7. In Sec. 233.61 paragraph (b) introductory text is amended by
revising the word ``shall'' to read ``should''.
8. In Sec. 233.61 paragraph (c)(2) is amended by adding ``which may
include a copy of documents such as Tribal constitutions, by-laws,
charters, executive orders, codes, ordinances, and/or resolutions which
support the Tribe's assertion of authority;''.
9. Section 233.61 (c)(3) is removed.
10. In Sec. 233.61 paragraph (d) introductory text is amended by
revising the word ``shall'' to read ``may''.
11. In Sec. 233.61 paragraph (d)(1) is amended by revising the
words ``including, but not limited to'' to read ``which may include''.
12. In Sec. 233.61 paragraph (e) is amended by revising the words
``request for treatment as a State'' to read ``application''.
13. In Sec. 233.61 paragraph (f) is amended by adding the words
``for eligibility or'' between ``has met the requirements'' and ``for
`treatment as a state.'''
Sec. 233.62 [Amended]
14. The heading of Sec. 233.62 is amended by removing the phrase
``for treatment as a State''.
15. In Sec. 233.62 paragraph (a) is amended by removing the phrase
``for treatment as a state''.
16. In Sec. 233.62 paragraphs (b), (c), (d), and (e) are removed.
17. In Sec. 233.62 paragraph (f) is redesignated as paragraph (b).
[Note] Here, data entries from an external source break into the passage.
## src/rtl/mips_multicycle_ctrl.sv

```systemverilog
// Multicycle MIPS control path: latches opcode/funct on new_instr and sequences
// IDLE->DECODE->EXEC->MEM->WB. It drives the regfile, memory, ALU and mux controls,
// and reports illegal opcodes, memory timeouts and instructions dropped while busy.
// Ports:
//   clk, rst (async, active high)
//   new_instr, opcode, funct, alu_zero, mem_ready
//   busy, done, reg_write, mem_read, mem_write, mem_to_reg, reg_dst, alu_src,
//   ext_zero, alu_ctrl[3:0], pc_src, illegal, timeout, dropped
module mips_multicycle_ctrl #(
  parameter int MEM_TIMEOUT    = 15,
  parameter bit ENABLE_IMM_OPS = 1'b1
) (
  input  logic       clk,
  input  logic       rst,
  input  logic       new_instr,
  input  logic [5:0] opcode,
  input  logic [5:0] funct,
  input  logic       alu_zero,
  input  logic       mem_ready,
  output logic       busy,
  output logic       done,
  output logic       reg_write,
  output logic       mem_read,
  output logic       mem_write,
  output logic       mem_to_reg,
  output logic       reg_dst,
  output logic       alu_src,
  output logic       ext_zero,
  output logic [3:0] alu_ctrl,
  output logic       pc_src,
  output logic       illegal,
  output logic       timeout,
  output logic       dropped
);

  localparam logic [5:0] OP_R    = 6'd0;
  localparam logic [5:0] OP_BEQ  = 6'd4;
  localparam logic [5:0] OP_ADDI = 6'd8;
  localparam logic [5:0] OP_SLTI = 6'd10;
  localparam logic [5:0] OP_ANDI = 6'd12;
  localparam logic [5:0] OP_ORI  = 6'd13;
  localparam logic [5:0] OP_LW   = 6'd35;
  localparam logic [5:0] OP_SW   = 6'd43;

  localparam logic [5:0] FN_ADD = 6'd32;
  localparam logic [5:0] FN_SUB = 6'd34;
  localparam logic [5:0] FN_AND = 6'd36;
  localparam logic [5:0] FN_OR  = 6'd37;
  localparam logic [5:0] FN_NOR = 6'd39;
  localparam logic [5:0] FN_SLT = 6'd42;

  localparam logic [3:0] ALU_AND = 4'b0000;
  localparam logic [3:0] ALU_OR  = 4'b0001;
  localparam logic [3:0] ALU_ADD = 4'b0010;
  localparam logic [3:0] ALU_SUB = 4'b0110;
  localparam logic [3:0] ALU_SLT = 4'b0111;
  localparam logic [3:0] ALU_NOR = 4'b1100;

  // Abort fires in the MEM cycle whose stall would make the count reach MEM_TIMEOUT.
  localparam logic [7:0] CNT_LAST = 8'(MEM_TIMEOUT - 1);

  typedef enum logic [2:0] {
    S_IDLE,
    S_DECODE,
    S_EXEC,
    S_MEM,
    S_WB
  } state_t;

  state_t     state_q, state_d;
  logic [5:0] op_q, fn_q;
  logic [7:0] cnt_q, cnt_d;

  logic       r_ok, is_lw, is_sw, is_beq;
  logic       is_addi, is_slti, is_andi, is_ori;
  logic       is_imm, legal;
  logic [3:0] alu_dec;

  always_ff @(posedge clk or posedge rst) begin
    if (rst) begin
      state_q <= S_IDLE;
      op_q    <= '0;
      fn_q    <= '0;
      cnt_q   <= '0;
    end else begin
      state_q <= state_d;
      cnt_q   <= cnt_d;
      if (state_q == S_IDLE && new_instr) begin
        op_q <= opcode;
        fn_q <= funct;
      end
    end
  end

  always_comb begin
    r_ok    = (op_q == OP_R) &&
              (fn_q == FN_ADD || fn_q == FN_SUB ||
               fn_q == FN_AND || fn_q == FN_OR  ||
               fn_q == FN_NOR || fn_q == FN_SLT);
    is_lw   = (op_q == OP_LW);
    is_sw   = (op_q == OP_SW);
    is_beq  = (op_q == OP_BEQ);
    is_addi = ENABLE_IMM_OPS && (op_q == OP_ADDI);
    is_slti = ENABLE_IMM_OPS && (op_q == OP_SLTI);
    is_andi = ENABLE_IMM_OPS && (op_q == OP_ANDI);
    is_ori  = ENABLE_IMM_OPS && (op_q == OP_ORI);
    is_imm  = is_addi | is_slti | is_andi | is_ori;
    legal   = r_ok | is_lw | is_sw | is_beq | is_imm;
  end

  always_comb begin
    alu_dec = ALU_ADD;
    unique case (1'b1)
      is_lw, is_sw, is_addi: alu_dec = ALU_ADD;
      is_beq:                alu_dec = ALU_SUB;
      is_slti:               alu_dec = ALU_SLT;
      is_andi:               alu_dec = ALU_AND;
      is_ori:                alu_dec = ALU_OR;
      r_ok: begin
        unique case (fn_q)
          FN_SUB:  alu_dec = ALU_SUB;
          FN_AND:  alu_dec = ALU_AND;
          FN_OR:   alu_dec = ALU_OR;
          FN_NOR:  alu_dec = ALU_NOR;
          FN_SLT:  alu_dec = ALU_SLT;
          default: alu_dec = ALU_ADD;
        endcase
      end
      default: alu_dec = ALU_ADD;
    endcase
  end

  always_comb begin
    cnt_d = '0;
    if (state_q == S_MEM)
      cnt_d = mem_ready ? cnt_q : cnt_q + 8'd1;
  end

  always_comb begin
    state_d    = state_q;
    busy       = 1'b0;
    done       = 1'b0;
    reg_write  = 1'b0;
    mem_read   = 1'b0;
    mem_write  = 1'b0;
    mem_to_reg = 1'b0;
    reg_dst    = 1'b0;
    alu_src    = 1'b0;
    ext_zero   = 1'b0;
    alu_ctrl   = ALU_ADD;
    pc_src     = 1'b0;
    illegal    = 1'b0;
    timeout    = 1'b0;

    if (state_q != S_IDLE) begin
      busy = 1'b1;
      if (legal) begin
        mem_to_reg = is_lw;
        reg_dst    = r_ok;
        alu_src    = is_lw | is_sw | is_imm;
        ext_zero   = is_andi | is_ori;
        alu_ctrl   = alu_dec;
      end
    end

    unique case (state_q)
      S_IDLE: begin
        if (new_instr)
          state_d = S_DECODE;
      end
      S_DECODE: begin
        if (legal) begin
          state_d = S_EXEC;
        end else begin
          illegal = 1'b1;
          done    = 1'b1;
          state_d = S_IDLE;
        end
      end
      S_EXEC: begin
        if (is_beq) begin
          pc_src  = alu_zero;
          done    = 1'b1;
          state_d = S_IDLE;
        end else if (is_lw || is_sw) begin
          state_d = S_MEM;
        end else begin
          state_d = S_WB;
        end
      end
      S_MEM: begin
        mem_read  = is_lw;
        mem_write = is_sw;
        // A late ready in the last allowed cycle still counts as success.
        if (mem_ready) begin
          if (is_lw) begin
            state_d = S_WB;
          end else begin
            done    = 1'b1;
            state_d = S_IDLE;
          end
        end else if (cnt_q == CNT_LAST) begin
          timeout = 1'b1;
          done    = 1'b1;
          state_d = S_IDLE;
        end
      end
      S_WB: begin
        reg_write = 1'b1;
        done      = 1'b1;
        state_d   = S_IDLE;
      end
      default: state_d = S_IDLE;
    endcase
  end

  assign dropped = busy & new_instr;

endmodule
```

## config.mk

```make
export PLATFORM = sky130hd
export DESIGN_NAME = mips_multicycle_ctrl
export DESIGN_NICKNAME = d
export VERILOG_FILES = /design/src/rtl/mips_multicycle_ctrl.sv
export SDC_FILE = /design/constraint.sdc
export NUM_CORES = 1
export LEC_CHECK = 0
export BUFFER_PORTS_ARGS = -buffer_cell sky130_fd_sc_hd__clkbuf_2
export CAP_MARGIN = 10
export CELL_PAD_IN_SITES_DETAIL_PLACEMENT = 1
export CELL_PAD_IN_SITES_GLOBAL_PLACEMENT = 1
export CORE_AREA = 2 2 65 67
export CTS_CLUSTER_SIZE = 12
export DETAILED_ROUTE_END_ITERATION = 10
export DIE_AREA = 0 0 67 69
export GPL_ROUTABILITY_DRIVEN = 0
export PLACE_DENSITY = 0.77
export SYNTH_ARGS = -nofsm -noshare
export SYNTH_HDL_FRONTEND = slang
export SYNTH_SLANG_ARGS = --single-unit
```

## constraint.sdc

```tcl
create_clock -name clk -period 3.55 [get_ports clk]
set_input_delay 0.355 -clock clk [delete_from_list [all_inputs] [get_ports clk]]
set_output_delay 0.355 -clock clk [all_outputs]
set_load 0.005 [all_outputs]
```

; ---- After elaboration in Yosys (flattened, before gate mapping)
; Index checks and enable logic that the tools add are counted.
[word_totals]
ff_bits = 23
latch_bits = 0
ramBits = 0
rom_bits = 0
in_bits = 17
out_inout_bits = 17
word_cells = 86
mem_count = 0
[op_classes]
n_addsub = 1
mul = 0
div_mod_pow = 0
order_cmp = 0
eq_ne = 21
shifts = 0
n_mux = 37
bitwise_logic = 11
n_reduce_logical = 12
[op_table]
columns = cell, n
row1 = == test 6 bit (second input constant), 8
row2 = one-hot mux 4 bit (5 select lines), 2
row3 = == test 6 x 4 -> 1 bit (second input constant), 4
row4 = two-way mux 1 bit, 22
row5 = two-way mux 3 bit, 6
row6 = two-way mux 8 bit, 2
row7 = one-hot mux 3 bit (4 select lines), 1
row8 = OR 1 bit, 10
row9 = adder 8 x 1 -> 8 bit (second input constant), 1
row10 = == test 8 x 4 -> 1 bit (second input constant), 1
row11 = two-way mux 4 bit, 2
row12 = == test 3 x 2 -> 1 bit (second input constant), 2
row13 = == test 6 x 3 -> 1 bit (second input constant), 1
row14 = zero test 6 bit, 1
row15 = logical OR 1 bit, 6
row16 = != test 2 bit (second input constant), 2
row17 = one-hot mux 1 bit (4 select lines), 1
row18 = == test 3 x 1 -> 1 bit (second input constant), 1
row19 = == test 3 bit (second input constant), 1
row20 = zero test 3 bit, 1
row21 = != test 3 x 2 -> 1 bit (second input constant), 1
row22 = nonzero test 3 bit, 1
row23 = logical AND 1 bit, 2
row24 = two-way mux 2 bit, 1
row25 = 2 further kinds, 2

; ---- Logic depth before layout (Yosys ltp)
[depth]
ltp_word = 13
mapped_depth = 7

; ---- Least setup slack after synthesis
; No wires, ideal clock.
[synth_path]
kind = register -> output
from = register op_q[4]
to = output done
arrival_time_ps = 1701
t_required_ps = 3195
path_slack_ps = 1494
stages_incl_launch_ff = 6
n_path_buf = 1
cell_sequence = dfrtp_1 buf_6 or3_4 nor4_4 nor3_2 or3_1
[synth_via]
elab_chain_len = 8
elab_cells_between_ends = 21
cone_classes = eq/ne (7) / mux (5) / bitwise (7) / reduce/logical (2)
[synth_rtl]
columns = item, line
row1 = from (decl), 71  ; logic [5:0] op_q, fn_q;
row2 = from (signal assigned), 89  ; op_q <= opcode;
row3 = zero test 6 bit, 96  ; r_ok = (op_q == OP_R) &&
row4 = logical AND 1 bit, 96
row5 = OR 1 bit (4 in series), 108  ; legal = r_ok | is_lw | is_sw | is_beq | is_imm;
row6 = two-way mux 1 bit, 172  ; if (legal) begin
row7 = one-hot mux 1 bit (4 select lines) *, 166  ; unique case (state_q)
row8 = to (decl), 21  ; output logic done,
; Mark *: on every way between the ends. The rest lies on a longest branch, timed or not.

; ---- Worst setup path in the final report
; Ends and elaborated chain as after synthesis.

==> flow_summary.toml <==
[status]
run_status = "completed"

[floorplan]
fp-row-count = 23
ioPinCount = 34
start_util_pct = 38.2
dieArea_mm2 = 0.00462
dieWidth_um = 67
die_y_um = 69
core_area_mm2 = 0.00391

[logic_synthesis]
synth-async-reset-ratio_pct = 100
synth-edff-count = 0
syn-cell-area_mm2 = 0.00150
syn_area_per_cell_um2 = 9.29
yosys_warnings = 0
ys_seq_elements = 23
syn_inst = 161
yosysSeqAreaShare_pct = 38.5
synth_top_area_cell = "dfrtp_1"
yosysTopAreaCellShare_pct = 38.5
ys.flop_type = "dfrtp_1"
synth_cell_types = 47
syn_nets = 180
ys_top_cells_by_area = "dfrtp_1, mux2_2, nor2_1, buf_6, xor2_1"

[clocking]
cts_buffers = 3
htreeDepth = 1
ctsRootBufferMaster = "clkbuf_8"
tritoncts = "built"
clock_latency_ps = 270
cts_buffer_depth = 2
cts_hold_buf = 0
cts.repair.resized = 0
cts_setup_buffers = 0
clock_sinks = 23
path_clk_slew_ps = 90

[final_layout]
area_delta_synth_final_pct = 14.1
final_common_cell = "clkbuf_2"
mostFrequentLayoutCells = "clkbuf_2, dfrtp_1, nor2_1, nand2_1, mux2_2"
final_nets = 210
drive_above_1_share_pct = 30.5
n_antenna_cell = 0
nFillCells = 491

[sta]
slew_headroom_pct = 38.4
finalCritPeriodShare_pct = 72.5
rsz0062_at_grt = "false"
hold_viol = 0
worstMarginPinSlew_ps = 923
period_needed_ps = 2570
setup_viol = 0
timing.fmax_mhz = 389
finalClockSkew_ps = 5.41
tns_ps = 0
drv_slew = 0
finalWorstSetupSlack_ps = 977

[routing]
drtAntennaViolNets = 0
avgViaCountPerCell = 5.30
via_count = 1272
drc = 0
drt_wl_total_mm = 3.77
drtIter0Drc = 30
first_pass_iters = 4
wl_per_cell_um = 15.7

[worst_setup_path]
r2r_slack_ps = 1250
crit_start = "op_q[4]"
cp-start-kind = "register"
path_max_fanout = 10
critPathKind = "reg -> out"
endpoint = "done"
worstSetupEndpointType = "output port"
r2r_end = "fn_q[5]"
rr_worst_depth = 3
critPathArrivalTime_ps = 2220
r2r-start = "state_q[0]"
worstPathRequired_ps = 3190

[placed_design]
pre_cts_slack_ps = 1250
hpwl_mm = 2.94
io_buffers = 33

[grt]
grt_pass1_vias = 1398
grt_max_degree = 24
grt_use_total_pct = 17.7
overflow = 0
grt_pass1_wl_mm = 6.42
antenna_found_initial = 0

[power]
p_int_mw = 0.641
irDropWorstVdd_mv = 0.263
leakagePower_nw = 0.731
power.switching_mw = 0.445
pwr-share-comb_pct = 40.9
clkPwrFrac_pct = 15.6
power_frac_seq_pct = 43.5
sw_frac_of_total_pct = 40.9
p_per_area_mw_per_mm2 = 637

[flow_run]
cap_violations = 0

[min_path]
worst_hold_path_type = "in -> async"
## registers in the layout (all words and copies together), names as in the netlist
name / cells
cnt_q: 8
fn_q: 6
op_q: 6
state_q: 3
## cells by family (layout without fill, tap and decap cells)
group	count (synthesis)	in the layout	synth area share, %
xor gates and xnor gates	7	7	4.10
muxes	10	10	7.45
adders and majority gates	2	2	1.67
DFF	23	23	38.5
AOI/OAI and AO/OA	26	26	11.3
and+or+nand+nor	78	78	31.0
buffers and inverters	15	44	5.94
## cell usage after synthesis, types with 5 or more instances
cell type / number
nor2_1: 21
nand2_1: 9
a21oi_1: 6
dfrtp_1: 23
inv_1: 7
nand3_1: 6
xor2_1: 5
o21ai_0: 6
mux2_2: 9
## layer usage
metal | GRT usage (%) | up-vias | wire length [µm]
li1 | - | 618 | -
met1 | 21.7 | 630 | 1590
met2 | 31.9 | 17 | 2060
met3 | 1.96 | 7 | 68
met4 | 4.76 | 0 | 52
met5 | 0 | - | 0
## through the flow
stage	utilization, %	cell area [µm²]	hold slack, ps	cells	power, mW
2_1_floorplan	-	1500	357	161	0.815
3_3_place_gp	42.4	1660	484	236	0.892
3_5_place_dp	42.4	1660	496	236	0.926
4_1_cts	43.6	1710	296	240	1.09
5_1_grt	43.6	1710	316	240	1.17
6_report	43.6	1710	260	240	1.09
## cell type report
class	instances	area, µm²	area share, %
clock buffers	4	45.0	2.64
repair buffers	33	165	9.68
multi-input cells	123	831	48.7
flip-flops and latches	23	576	33.7
inverters	7	26.3	1.54
well taps	50	62.6	3.67
## power groups by stage
stage	logic, mW	registers (mW)	clock network, mW
after floorplan	0.405	0.410	0
after global placement	0.428	0.464	0
after detailed placement	0.449	0.476	0
after CTS	0.451	0.470	0.170
after global routing	0.494	0.491	0.182
final	0.444	0.472	0.170
## worst min path at each step
stage	startpoint	endpoint	slack [ps]
finish	rst	op_q[4]	260
global route	opcode[3]	op_q[3]	320
CTS	rst	cnt_q[4]	300
detailed placement	fn_q[4]	fn_q[4]	500
global placement	fn_q[5]	fn_q[5]	480
floorplan	rst	cnt_q[0]	360
## worst max-delay path, stage by stage (launching register included)
cell	delay (ps)
dfrtp_1	490
or3_4	430
nor4_4	410
nor3_2	110
or3_1	380
clkbuf_2	120
Power figures use the tool's default switching activity.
PART 501--STATE SLUDGE MANAGEMENT PROGRAM REGULATIONS
1. The authority citation for part 501 continues to read as
follows:
Authority: The Clean Water Act, 33 U.S.C. 1251 et seq.
Sec. 501.11 [Amended]
2. In Sec. 501.11 (a)(1) remove the phrase ``eligible for treatment
as a state'' and revise the text ``Sec. 501.24(e)'' to read
``Sec. 501.24(b)''.
3. In Sec. 501.11(b)(2) remove the phrase ``for treatment as a
State'' both times it appears and revise the text ``Sec. 501.24(e)'' to
read ``Sec. 501.24(b)''.
Sec. 501.12 [Amended]
4. In Sec. 501.12(g) remove the phrase ``for treatment as a State''
and revise the text ``Sec. 501.24(e)'' to read ``Sec. 501.24(b)''.
Sec. 502.22 [Amended]
5. The heading of Sec. 501.22 is amended by revising the phrase
``for treatment of Indian Tribes as States'' to read ``for eligibility
of Indian Tribes.''
6. In Sec. 501.22 paragraph (a) introductory text is amended by
removing the phrase ``a State for purposes of making the Tribe.''
7. In Sec. 501.22 paragraph (a)(4) is amended by removing the last
two sentences.
Sec. 501.23 [Amended]
8. The heading of Sec. 501.23 is amended by removing the phrase
``for treatment as a State''.
9. In Sec. 501.23 the introductory text is amended by removing the
phrase ``for treatment as a State.''
10. In Sec. 501.23 paragraph (b) introductory text is amended by
revising the word ``shall'' to read ``should.''
11. In Sec. 501.23 paragraph (c) is amended by revising the phrase
``a copy of all documents'' to read ``copies of those documents'' and
by revising the phrase ``support the Tribe's assertion'' to read ``the
Tribe believes are relevant to its assertion.''
12. In Sec. 501.23 paragraph (d) introductory text is amended by
revising the word ``shall'' to read ``should.''
13. In Sec. 501.23 paragraph (d)(1) is amended by revising the
words ``including, but not limited to'' to read ``which may include.''
14. In Sec. 501.23 paragraph (e) is amended by revising the phrase
``a Tribal request for treatment as a State'' to read ``a Tribe's
eligibility.''
15. In Sec. 501.23 paragraph (f) is revised to read as follows:
Sec. 501.23 Request by an Indian Tribe for a determination of
eligibility.
* * * * *
(f) If the Administrator or her delegatee has previously determined
that a Tribe has met the prerequisites that make it eligible to assume
a role similar to that of a state as provided by statute under the Safe
Drinking Water Act, the Clean Water Act, or the Clean Air Act, then
that Tribe need provide only that information unique to the sludge
management program which is requested by the Regional Administrator.
Sec. 501.24 [Amended]
16. The heading of Sec. 501.24 is amended by removing the phrase
``for treatment as a State.''
17. In Sec. 501.24 paragraph (a) is amended by removing the words
``for treatment as a State.''
18. In Sec. 501.24 paragraphs (b), (c), (d) and (e) are removed and
paragraph (f) is redesignated as paragraph (b).